**WHAT TO PRODUCE**
Which lines of the records below contain the string "finalNetCount"? Report each of them.

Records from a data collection

File: src/rtl/fetch_pkg.sv
// fetch_pkg: shared types and constants for the instruction fetch controller.
//   fetch_state_e     - fetch FSM state (IDLE / BUSY / SQUASH)
//   RESET_PC_DEFAULT  - default first fetch address after reset
//   NOP               - instruction word loaded when the IF/ID entry is flushed
//   INSTR_W           - instruction word width
package fetch_pkg;

    localparam int unsigned INSTR_W          = 32;
    localparam logic [31:0] RESET_PC_DEFAULT = 32'h0000_0000;
    localparam logic [31:0] NOP              = 32'h0000_0000;

    typedef enum logic [1:0] {
        ST_IDLE,   // no request outstanding
        ST_BUSY,   // request outstanding, returned data is kept
        ST_SQUASH  // request outstanding, returned data is discarded
    } fetch_state_e;

endpackage

File: src/rtl/fetch_ctrl_if.sv
// fetch_ctrl_if: instruction memory request/response bus.
//   imem_req   - request valid, held with imem_addr until imem_ready
//   imem_addr  - word-aligned request address
//   imem_ready - memory accepts the request and returns data this cycle
//   imem_rdata - instruction word, valid in the transfer cycle
// master: fetch controller side; slave: memory side.
interface fetch_ctrl_if
    import fetch_pkg::*;
#(
    parameter int unsigned ADDR_W = 32
);
    logic               imem_req;
    logic [ADDR_W-1:0]  imem_addr;
    logic               imem_ready;
    logic [INSTR_W-1:0] imem_rdata;

    modport master (
        output imem_req,
        output imem_addr,
        input  imem_ready,
        input  imem_rdata
    );

    modport slave (
        input  imem_req,
        input  imem_addr,
        output imem_ready,
        output imem_rdata
    );
endinterface

File: src/rtl/fetch_buf.sv
// fetch_buf: two-entry instruction/PC buffer (output register + skid entry).
//   clk_i, rst_ni           - clock, asynchronous active-low reset
//   push_i, push_*_i        - returned instruction and its address
//   pop_i                   - head entry consumed this edge
//   clear_i                 - invalidate both entries (has priority)
//   count_o                 - occupied entries (0..2)
//   head_*_o                - output register contents (IF/ID view)
module fetch_buf
    import fetch_pkg::*;
#(
    parameter int unsigned ADDR_W = 32
) (
    input  logic               clk_i,
    input  logic               rst_ni,
    input  logic               push_i,
    input  logic [INSTR_W-1:0] push_instr_i,
    input  logic [ADDR_W-1:0]  push_pc_i,
    input  logic               pop_i,
    input  logic               clear_i,
    output logic [1:0]         count_o,
    output logic               head_valid_o,
    output logic [INSTR_W-1:0] head_instr_o,
    output logic [ADDR_W-1:0]  head_pc_o,
    output logic [ADDR_W-1:0]  head_pc4_o
);

    logic               h_valid_q, h_valid_d;
    logic [INSTR_W-1:0] h_instr_q, h_instr_d;
    logic [ADDR_W-1:0]  h_pc_q, h_pc_d;
    logic [ADDR_W-1:0]  h_pc4_q, h_pc4_d;
    logic               s_valid_q, s_valid_d;
    logic [INSTR_W-1:0] s_instr_q, s_instr_d;
    logic [ADDR_W-1:0]  s_pc_q, s_pc_d;

    // The skid entry is only ever occupied while the head is, so a pop
    // always refills the head from the skid first, then from the push.
    always_comb begin
        h_valid_d = h_valid_q;
        h_instr_d = h_instr_q;
        h_pc_d    = h_pc_q;
        h_pc4_d   = h_pc4_q;
        s_valid_d = s_valid_q;
        s_instr_d = s_instr_q;
        s_pc_d    = s_pc_q;

        if (clear_i) begin
            h_valid_d = 1'b0;
            s_valid_d = 1'b0;
            h_instr_d = NOP;
        end else if (pop_i && h_valid_q) begin
            if (s_valid_q) begin
                h_instr_d = s_instr_q;
                h_pc_d    = s_pc_q;
                h_pc4_d   = s_pc_q + ADDR_W'(4);
                s_valid_d = push_i;
                if (push_i) begin
                    s_instr_d = push_instr_i;
                    s_pc_d    = push_pc_i;
                end
            end else if (push_i) begin
                h_instr_d = push_instr_i;
                h_pc_d    = push_pc_i;
                h_pc4_d   = push_pc_i + ADDR_W'(4);
            end else begin
                h_valid_d = 1'b0;
            end
        end else if (push_i) begin
            if (!h_valid_q) begin
                h_valid_d = 1'b1;
                h_instr_d = push_instr_i;
                h_pc_d    = push_pc_i;
                h_pc4_d   = push_pc_i + ADDR_W'(4);
            end else begin
                s_valid_d = 1'b1;
                s_instr_d = push_instr_i;
                s_pc_d    = push_pc_i;
            end
        end
    end

    always_ff @(posedge clk_i or negedge rst_ni) begin
        if (!rst_ni) begin
            h_valid_q <= 1'b0;
            h_instr_q <= '0;
            h_pc_q    <= '0;
            h_pc4_q   <= '0;
            s_valid_q <= 1'b0;
            s_instr_q <= '0;
            s_pc_q    <= '0;
        end else begin
            h_valid_q <= h_valid_d;
            h_instr_q <= h_instr_d;
            h_pc_q    <= h_pc_d;
            h_pc4_q   <= h_pc4_d;
            s_valid_q <= s_valid_d;
            s_instr_q <= s_instr_d;
            s_pc_q    <= s_pc_d;
        end
    end

    assign count_o      = {1'b0, h_valid_q} + {1'b0, s_valid_q};
    assign head_valid_o = h_valid_q;
    assign head_instr_o = h_instr_q;
    assign head_pc_o    = h_pc_q;
    assign head_pc4_o   = h_pc4_q;

endmodule

File: src/rtl/fetch_ctrl.sv
// fetch_ctrl: instruction fetch controller with branch redirect/squash.
//   clk, rst        - clock, asynchronous active-low reset
//   stall           - decode not accepting; IF outputs held
//   PCSrc, PCBranch - taken branch/jump pulse and its target
//   imem            - instruction memory bus (master side)
//   instr_valid, instr, pc_addr, pcplus4_addr - IF/ID entry
//   flush_ifid      - one-cycle pulse after a redirect
//   misalign        - one-cycle pulse when the redirect target was unaligned
module fetch_ctrl
    import fetch_pkg::*;
#(
    parameter int unsigned       ADDR_W   = 32,
    parameter logic [ADDR_W-1:0] RESET_PC = ADDR_W'(RESET_PC_DEFAULT)
) (
    input  logic               clk,
    input  logic               rst,
    input  logic               stall,
    input  logic               PCSrc,
    input  logic [ADDR_W-1:0]  PCBranch,
    fetch_ctrl_if.master       imem,
    output logic               instr_valid,
    output logic [INSTR_W-1:0] instr,
    output logic [ADDR_W-1:0]  pc_addr,
    output logic [ADDR_W-1:0]  pcplus4_addr,
    output logic               flush_ifid,
    output logic               misalign
);

    fetch_state_e      state_q, state_d;
    logic [ADDR_W-1:0] addr_q, addr_d;   // outstanding request address
    logic [ADDR_W-1:0] pc_q, pc_d;       // next address to issue
    logic              flush_q, flush_d;
    logic              mis_q, mis_d;

    logic              transfer;
    logic              pop;
    logic              push;
    logic              clear;
    logic [1:0]        buf_count;
    logic [2:0]        occ_after_pop;
    logic              room_idle;
    logic              room_busy;
    logic [ADDR_W-1:0] target;

    assign imem.imem_req  = (state_q != ST_IDLE);
    assign imem.imem_addr = addr_q;
    assign transfer       = imem.imem_req && imem.imem_ready;
    assign pop            = instr_valid && !stall;
    assign target         = {PCBranch[ADDR_W-1:2], 2'b00};

    // Issue only while entries + outstanding requests stay within the two
    // storage slots, judged on the occupancy after this edge so that a
    // zero-wait memory with a consuming decoder sustains one fetch per cycle.
    assign occ_after_pop = {1'b0, buf_count} - {2'b00, pop};
    assign room_idle     = (occ_after_pop < 3'd2);
    assign room_busy     = (occ_after_pop < 3'd1);

    always_comb begin
        state_d = state_q;
        addr_d  = addr_q;
        pc_d    = pc_q;
        flush_d = 1'b0;
        mis_d   = 1'b0;
        push    = 1'b0;
        clear   = 1'b0;

        if (PCSrc) begin
            clear   = 1'b1;
            flush_d = 1'b1;
            mis_d   = |PCBranch[1:0];
            if (state_q == ST_IDLE || transfer) begin
                state_d = ST_BUSY;
                addr_d  = target;
                pc_d    = target + ADDR_W'(4);
            end else begin
                // Request cannot be withdrawn; park the target until it lands.
                state_d = ST_SQUASH;
                pc_d    = target;
            end
        end else begin
            unique case (state_q)
                ST_IDLE: begin
                    if (room_idle) begin
                        state_d = ST_BUSY;
                        addr_d  = pc_q;
                        pc_d    = pc_q + ADDR_W'(4);
                    end
                end
                ST_BUSY: begin
                    if (transfer) begin
                        push = 1'b1;
                        if (room_busy) begin
                            addr_d = pc_q;
                            pc_d   = pc_q + ADDR_W'(4);
                        end else begin
                            state_d = ST_IDLE;
                        end
                    end
                end
                ST_SQUASH: begin
                    if (transfer) begin
                        state_d = ST_BUSY;
                        addr_d  = pc_q;
                        pc_d    = pc_q + ADDR_W'(4);
                    end
                end
                default: state_d = ST_IDLE;
            endcase
        end
    end

    always_ff @(posedge clk or negedge rst) begin
        if (!rst) begin
            state_q <= ST_IDLE;
            addr_q  <= RESET_PC;
            pc_q    <= RESET_PC;
            flush_q <= 1'b0;
            mis_q   <= 1'b0;
        end else begin
            state_q <= state_d;
            addr_q  <= addr_d;
            pc_q    <= pc_d;
            flush_q <= flush_d;
            mis_q   <= mis_d;
        end
    end

    fetch_buf #(
        .ADDR_W (ADDR_W)
    ) u_buf (
        .clk_i        (clk),
        .rst_ni       (rst),
        .push_i       (push),
        .push_instr_i (imem.imem_rdata),
        .push_pc_i    (addr_q),
        .pop_i        (pop),
        .clear_i      (clear),
        .count_o      (buf_count),
        .head_valid_o (instr_valid),
        .head_instr_o (instr),
        .head_pc_o    (pc_addr),
        .head_pc4_o   (pcplus4_addr)
    );

    assign flush_ifid = flush_q;
    assign misalign   = mis_q;

endmodule
File: src/flat_wrapper.sv
// flat-port wrapper written by rule: the top's interface ports become plain ports
module fetch_ctrl_flat import fetch_pkg::*;
#(
    parameter int unsigned       ADDR_W   = 32,
    parameter logic [ADDR_W-1:0] RESET_PC = ADDR_W'(RESET_PC_DEFAULT)
)
  (clk, rst, stall, PCSrc, PCBranch, instr_valid, instr, pc_addr, pcplus4_addr, flush_ifid, misalign, imem_imem_req, imem_imem_addr, imem_imem_ready, imem_imem_rdata);
  fetch_ctrl_if #(.ADDR_W(ADDR_W)) imem_i ();
  input  logic clk;
  input  logic rst;
  input  logic stall;
  input  logic PCSrc;
  input  logic [ADDR_W-1:0] PCBranch;
  output logic instr_valid;
  output logic [INSTR_W-1:0] instr;
  output logic [ADDR_W-1:0] pc_addr;
  output logic [ADDR_W-1:0] pcplus4_addr;
  output logic flush_ifid;
  output logic misalign;
  output wire logic [$bits(imem_i.imem_req)-1:0] imem_imem_req;
  output wire logic [$bits(imem_i.imem_addr)-1:0] imem_imem_addr;
  input wire logic [$bits(imem_i.imem_ready)-1:0] imem_imem_ready;
  input wire logic [$bits(imem_i.imem_rdata)-1:0] imem_imem_rdata;
  assign imem_imem_req = imem_i.imem_req;
  assign imem_imem_addr = imem_i.imem_addr;
  assign imem_i.imem_ready = imem_imem_ready;
  assign imem_i.imem_rdata = imem_imem_rdata;
  fetch_ctrl #(.ADDR_W(ADDR_W), .RESET_PC(RESET_PC)) u_core (.clk(clk), .rst(rst), .stall(stall), .PCSrc(PCSrc), .PCBranch(PCBranch), .imem(imem_i), .instr_valid(instr_valid), .instr(instr), .pc_addr(pc_addr), .pcplus4_addr(pcplus4_addr), .flush_ifid(flush_ifid), .misalign(misalign));
endmodule
File: config.mk
export PLATFORM = sky130hd
export DESIGN_NAME = fetch_ctrl_flat
export DESIGN_NICKNAME = d
export VERILOG_FILES = /design/src/rtl/fetch_pkg.sv /design/src/rtl/fetch_ctrl_if.sv /design/src/rtl/fetch_buf.sv /design/src/rtl/fetch_ctrl.sv /design/src/flat_wrapper.sv
export SDC_FILE = /design/constraint.sdc
export NUM_CORES = 1
export LEC_CHECK = 0
export CORE_MARGIN = 4
export CORE_UTILIZATION = 54
export DETAILED_ROUTE_END_ITERATION = 10
export PLACE_DENSITY = 0.89
export SLEW_MARGIN = 30
export SYNTH_ARGS = -nofsm -noshare
export SYNTH_HDL_FRONTEND = slang
export SYNTH_SLANG_ARGS = --single-unit
File: constraint.sdc
create_clock -name clk -period 3.5 [get_ports clk]
set_input_delay 0.35 -clock clk [delete_from_list [all_inputs] [get_ports clk]]
set_output_delay 0.35 -clock clk [all_outputs]
set_load 0.005 [all_outputs]
==> results.toml, run 1 <==
[placement]
io_buffers = 200
dpl.hpwl_um = 23800
place.gp.congestion = 0.924

[floorplan]
die-area_um2 = 24900
pin_count = 201
die_h_um = 158
initial_core_util_pct = 55.1
rows = 54
die_x_um = 158
core_area_um2 = 22000

[sta]
setup_tns_ns = 0
slew_violations = 0
slew_headroom_pct = 43.1
fin_crit_sh_pct = 80.4
clock.fmax_ghz = 0.355
period_needed_ns = 2.82
hold_viol = 0
finClkSkew_ns = 0.0346
tightest_slew_ns = 0.850
rsz0062_at_grt = "no"
setup_violations = 0

[power_and_ir_drop]
ir_drop_v = 0.000279
power_density_nw_per_um2 = 627
leakage_uw = 0.00621

[detailed_routing]
drc = 0
drt-initial-drc-count = 1021
drtAntennaViolNets = 0
drt_first_pass_iters = 7
routed_wl_um = 33800
routedWlPerCell_um = 19.6
vias_per_cell = 6.12
num_vias = 10600

[yosys]
avgSynthCellArea_um2 = 9.43
syn_area_um2 = 12100
syn-num-nets = 1360
synth_seq_cells = 223
syn_inst = 1284
synth_edf_count = 0
synthArstFlopShare_pct = 100
synth-warning-count = 0
synth_ff_type = "dfrtp_1"
seq_area_frac_synth_pct = 46.1
synthDistinctLibCells = 64

[clock_tree]
clock_sinks = 223
cts_resized = 0
cts-buffers-inserted = 24
path_clk_slew_ns = 0.06
clock_latency_ns = 0.52
ctsHtreeMaxLevel = 1
cts_buffer_depth = 3
clockRootBuffer = "clkbuf_16"
cts_tree = "yes"

[worst_setup_path]
crit_type = "flop to flop"
cp.arrival_ns = 3.22
reg2reg_depth = 9
worstPathRequired_ns = 3.90
setup.worst_path.start_class = "flop"
critical_path.max_fanout = 15
endpoint_kind = "flop"

[cells_and_area]
diodes = 0
area_delta_synth_final_pct = 24.8
layout-drive-gt1-share_pct = 10.2
final_util_pct = 68.8
finalNetCount = 1509

[global_routing]
grt_pass1_vias = 10500
antenna_found_initial = 0
grt_max_degree = 95
grt_pass1_wl_um = 54900
grtUsageTotal_pct = 27.0
overflow = 0

[run_status]
outcome = "complete, no violations"

[min_path]
whs_path_depth = 1
hold_class = "primary input to flop"

[run]
maxCapViolCount = 0
[synthesized netlist by cell type (all sizes together) (17+ instances only)]
master  number  area (um2)
mux2        60         676
buf         25         133
inv         22        82.6
xor2        34         298
xnor2       59         517
nor4        17         113
a31oi       35         219
a311oi      32         280
dfrtp      223        5580
nor2        91         342
o21ai       62         314
mux2i       62         621
nor3        27         135
nand2      237         890
clkbuf      76         287
nand4       31         215
nand3       40         200
[placed cells by master (no fill, tap or decap), types with 14 or more instances in the layout]
| master | count |
|---|---|
| nand2_1 | 237 |
| dfrtp_1 | 223 |
| clkdlybuf4s50_1 | 198 |
| nor2_1 | 91 |
| mux2i_1 | 62 |
| mux2_2 | 60 |
| xnor2_1 | 59 |
| o21ai_0 | 56 |
| nand3_1 | 40 |
| a31oi_1 | 35 |
| xor2_1 | 34 |
| a311oi_1 | 32 |
| nand4_1 | 29 |
| nor3_1 | 26 |
| clkbuf_16 | 25 |
| inv_1 | 22 |
| buf_4 | 21 |
| nor4_1 | 16 |
| a21oi_1 | 14 |
| and4_1 | 14 |
| and3_1 | 14 |
[area by class of cell]
| type | count | area (um2) |
|---|---|---|
| timing repair buffer | 224 | 2220 |
| fill | 1562 | 6850 |
| multi-input combinational | 938 | 6060 |
| sequential | 223 | 5580 |
| clock inverter | 14 | 130 |
| clock buffer | 30 | 684 |
| tap | 280 | 350 |
| inverter | 22 | 82.6 |
[power breakdown]
group          switching, uW  leakage [uW]  internal [uW]
Sequential               835       0.00276           3320
Clock                   1040      0.000410           1540
Combinational           1170       0.00304           1580
[kinds of logic (layout without fill, tap and decap cells)]
group           count (synthesis)  after routing  share of synthesized area, %
compound gates                209            209                          12.1
xor+xnor                       93             93                          6.73
fa+ha+maj                       7              7                         0.724
buf+inv                       123            290                          4.15
flops                         223            223                          46.1
mux                           122            122                          10.7
simple gates                  507            507                          19.5
[flip-flops by register name, indices dropped and copies added, names as in the netlist, 2 cells and up]
| name | count |
|---|---|
| u_core.u_buf.s_pc_q | 31 |
| u_core.u_buf.s_instr_q | 32 |
| u_core.u_buf.head_instr_o | 32 |
| u_core.state_q | 2 |
| u_core.u_buf.head_pc_o | 31 |
| u_core.u_buf.head_pc4_o | 30 |
| u_core.imem.imem_addr | 31 |
| u_core.pc_q | 30 |
[path summary, 6_finish.rpt]
kind,start,to,slack [ns]
setup / recovery,u_core.u_buf.head_valid_o,u_core.pc_q[26],0.68
hold / removal,PCSrc,u_core.flush_ifid,0.23
setup reg to reg,u_core.u_buf.head_valid_o,u_core.pc_q[26],0.68
hold reg to reg,u_core.u_buf.head_pc4_o[2],u_core.u_buf.head_pc4_o[2],0.48
max in group asynchronous,rst,u_core.u_buf.head_pc_o[29],2.13
min in group asynchronous,rst,u_core.pc_q[8],0.44
[through the flow]
stage / total power (uW) / cells / hold WS [ns] / setup slack (ns) / cell area (um2)
finish: 9470 / 1731 / 0.232 / 0.684 / 15100
floorplan: 5280 / 1284 / 0.0544 / 0.699 / 12100
detailed placement: 6900 / 1686 / 0.429 / 0.224 / 14300
global placement: 6740 / 1686 / 0.423 / 0.317 / 14300
global route: 9980 / 1731 / 0.235 / 0.398 / 15100
CTS: 9490 / 1731 / 0.226 / 0.689 / 15100
[worst max-delay path, cell delays in order (launching register included)]
cell,delay [ns]
dfrtp_1,0.33
nor2b_1,0.27
ha_1,0.29
inv_1,0.06
ha_1,0.24
and4bb_1,0.28
o21ai_2,0.22
a2111oi_0,0.71
and4_1,0.28
nor3_1,0.05
[metal layers]
metal,global-route usage (%),share of wire [%]
met1,37.6,41
met2,43.0,47
met3,4.59,8.3
met4,9.38,3.3
met5,0,0
[what timing repair did]
item / in CTS / in global routing
hold buffers: 1 / 0
buffers inserted: 0 / 0
endpoints found under the hold margin: 91 / 0
(Power assumes the default switching activity.)
==> run 2: changes to the inputs <==
Settings changed: CORE_UTILIZATION 54 to 49, PLACE_DENSITY 0.89 to 0.85.
Clock period 3.5 ns to 2.3 ns, I/O delays scaled along.
==> results.toml, run 2 (synthesis results as in run 1) <==
[min_path]
hold_class = "primary input to flop"
whs_path_depth = 1

[floorplan]
initial_core_util_pct = 49.8
die_h_um = 165
pin_count = 201
die-area_um2 = 27300
rows = 57
core_area_um2 = 24300
die_x_um = 165

[power_and_ir_drop]
pwr-share-clk_pct = 25.4
p_int_uw = 10100
p_comb_share_pct = 34.3
power_density_nw_per_um2 = 915
netSwitchingFraction_pct = 32.5
netSwitchingPower_uw = 4890
seqPwrFrac_pct = 40.3
leakage_uw = 0.00676
p_total_uw = 15000
ir_drop_v = 0.000558

[placement]
place_inst = 1819
io_buffers = 200
dpl.hpwl_um = 25700
place.gp.congestion = 0.930

[clock_tree]
path_clk_slew_ns = 0.07
cts_tree = "yes"
clock_sinks = 223
cts-buffers-inserted = 23
clockRootBuffer = "clkbuf_16"
ctsHtreeMaxLevel = 1
clock_latency_ns = 0.51
cts_buffer_depth = 3

[detailed_routing]
drt_first_pass_iters = 7
drtAntennaViolNets = 0
num_vias = 11200
drt-initial-drc-count = 1395
routedWlPerCell_um = 19.9
vias_per_cell = 6.01
routed_wl_um = 37100
drc = 0

[run_status]
outcome = "complete, but fails checks"
violations = "negative setup slack"

[sta]
fin_crit_sh_pct = 109
slew_violations = 0
period_needed_ns = 2.50
setup_violations = 59
clock.fmax_ghz = 0.399
finClkSkew_ns = 0.0119
tightest_slew_ns = 0.593
setup_tns_ns = -5.88
slew_headroom_pct = 60.5
hold_viol = 0
timing.final.ws_setup_ns = -0.204
rsz0062_at_grt = "yes"

[worst_setup_path]
reg2reg_depth = 11
critical_path.max_fanout = 12
crit_type = "flop to flop"
endpoint_kind = "flop"
path_common_cell = "ha_4"
path_cells = "nor2b_4 -> ha_4 -> inv_2 -> ha_4 -> xnor2_2 -> buf_4 -> a21boi_4 -> o31ai_4 -> clkbuf_16 -> nand2_1 -> o21ai_1"
setup.worst_path.start_class = "flop"
cp.arrival_ns = 2.93
regToRegSetupSlack_ns = -0.20
worstPathRequired_ns = 2.72
crit_slowest_cell = "o31ai_4"
max_stage_delay_ns = 0.51

[global_routing]
antenna_found_initial = 0
met3_usage_pct = 3.47
grt_pass1_vias = 10700
grtUsageTotal_pct = 25.8
busiest_layer = "met2"
grt_max_degree = 69
use_met2_pct = 42.4
overflow = 0
grt_pass1_wl_um = 57200
use_met1_pct = 35.4

[cells_and_area]
diodes = 0
finalNetCount = 1605
layout-drive-gt1-share_pct = 18.3
area_delta_synth_final_pct = 35.8
fill_cells = 1700
layout_commonest_cell = "nand2_1"
layout_common_cells = "nand2_1 (228), dfrtp_1 (223), clkdlybuf4s50_1 (198)"
fin_cells = 1867

[run]
maxCapViolCount = 0
[run 2: path summary, 6_finish.rpt]
path / start / to
setup / recovery: u_core.u_buf.head_valid_o / u_core.imem.imem_addr[27]
hold / removal: PCSrc / u_core.flush_ifid
setup reg to reg: u_core.u_buf.head_valid_o / u_core.imem.imem_addr[27]
hold reg to reg: u_core.u_buf.head_pc4_o[14] / u_core.u_buf.head_pc4_o[14]
max in group asynchronous: rst / u_core.u_buf.s_valid_q
min in group asynchronous: rst / u_core.u_buf.head_instr_o[24]
[run 2: repair_timing]
item	4_1_cts	5_1_grt
pin swaps	14	25
resized for setup	19	52
cloned	0	2
endpoints found under the hold margin	63	0
setup endpoints to repair	60	60
setup buffers	1	5
hold buffers	1	0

**EXERCISE OUTPUT**
finalNetCount = 1509
finalNetCount = 1605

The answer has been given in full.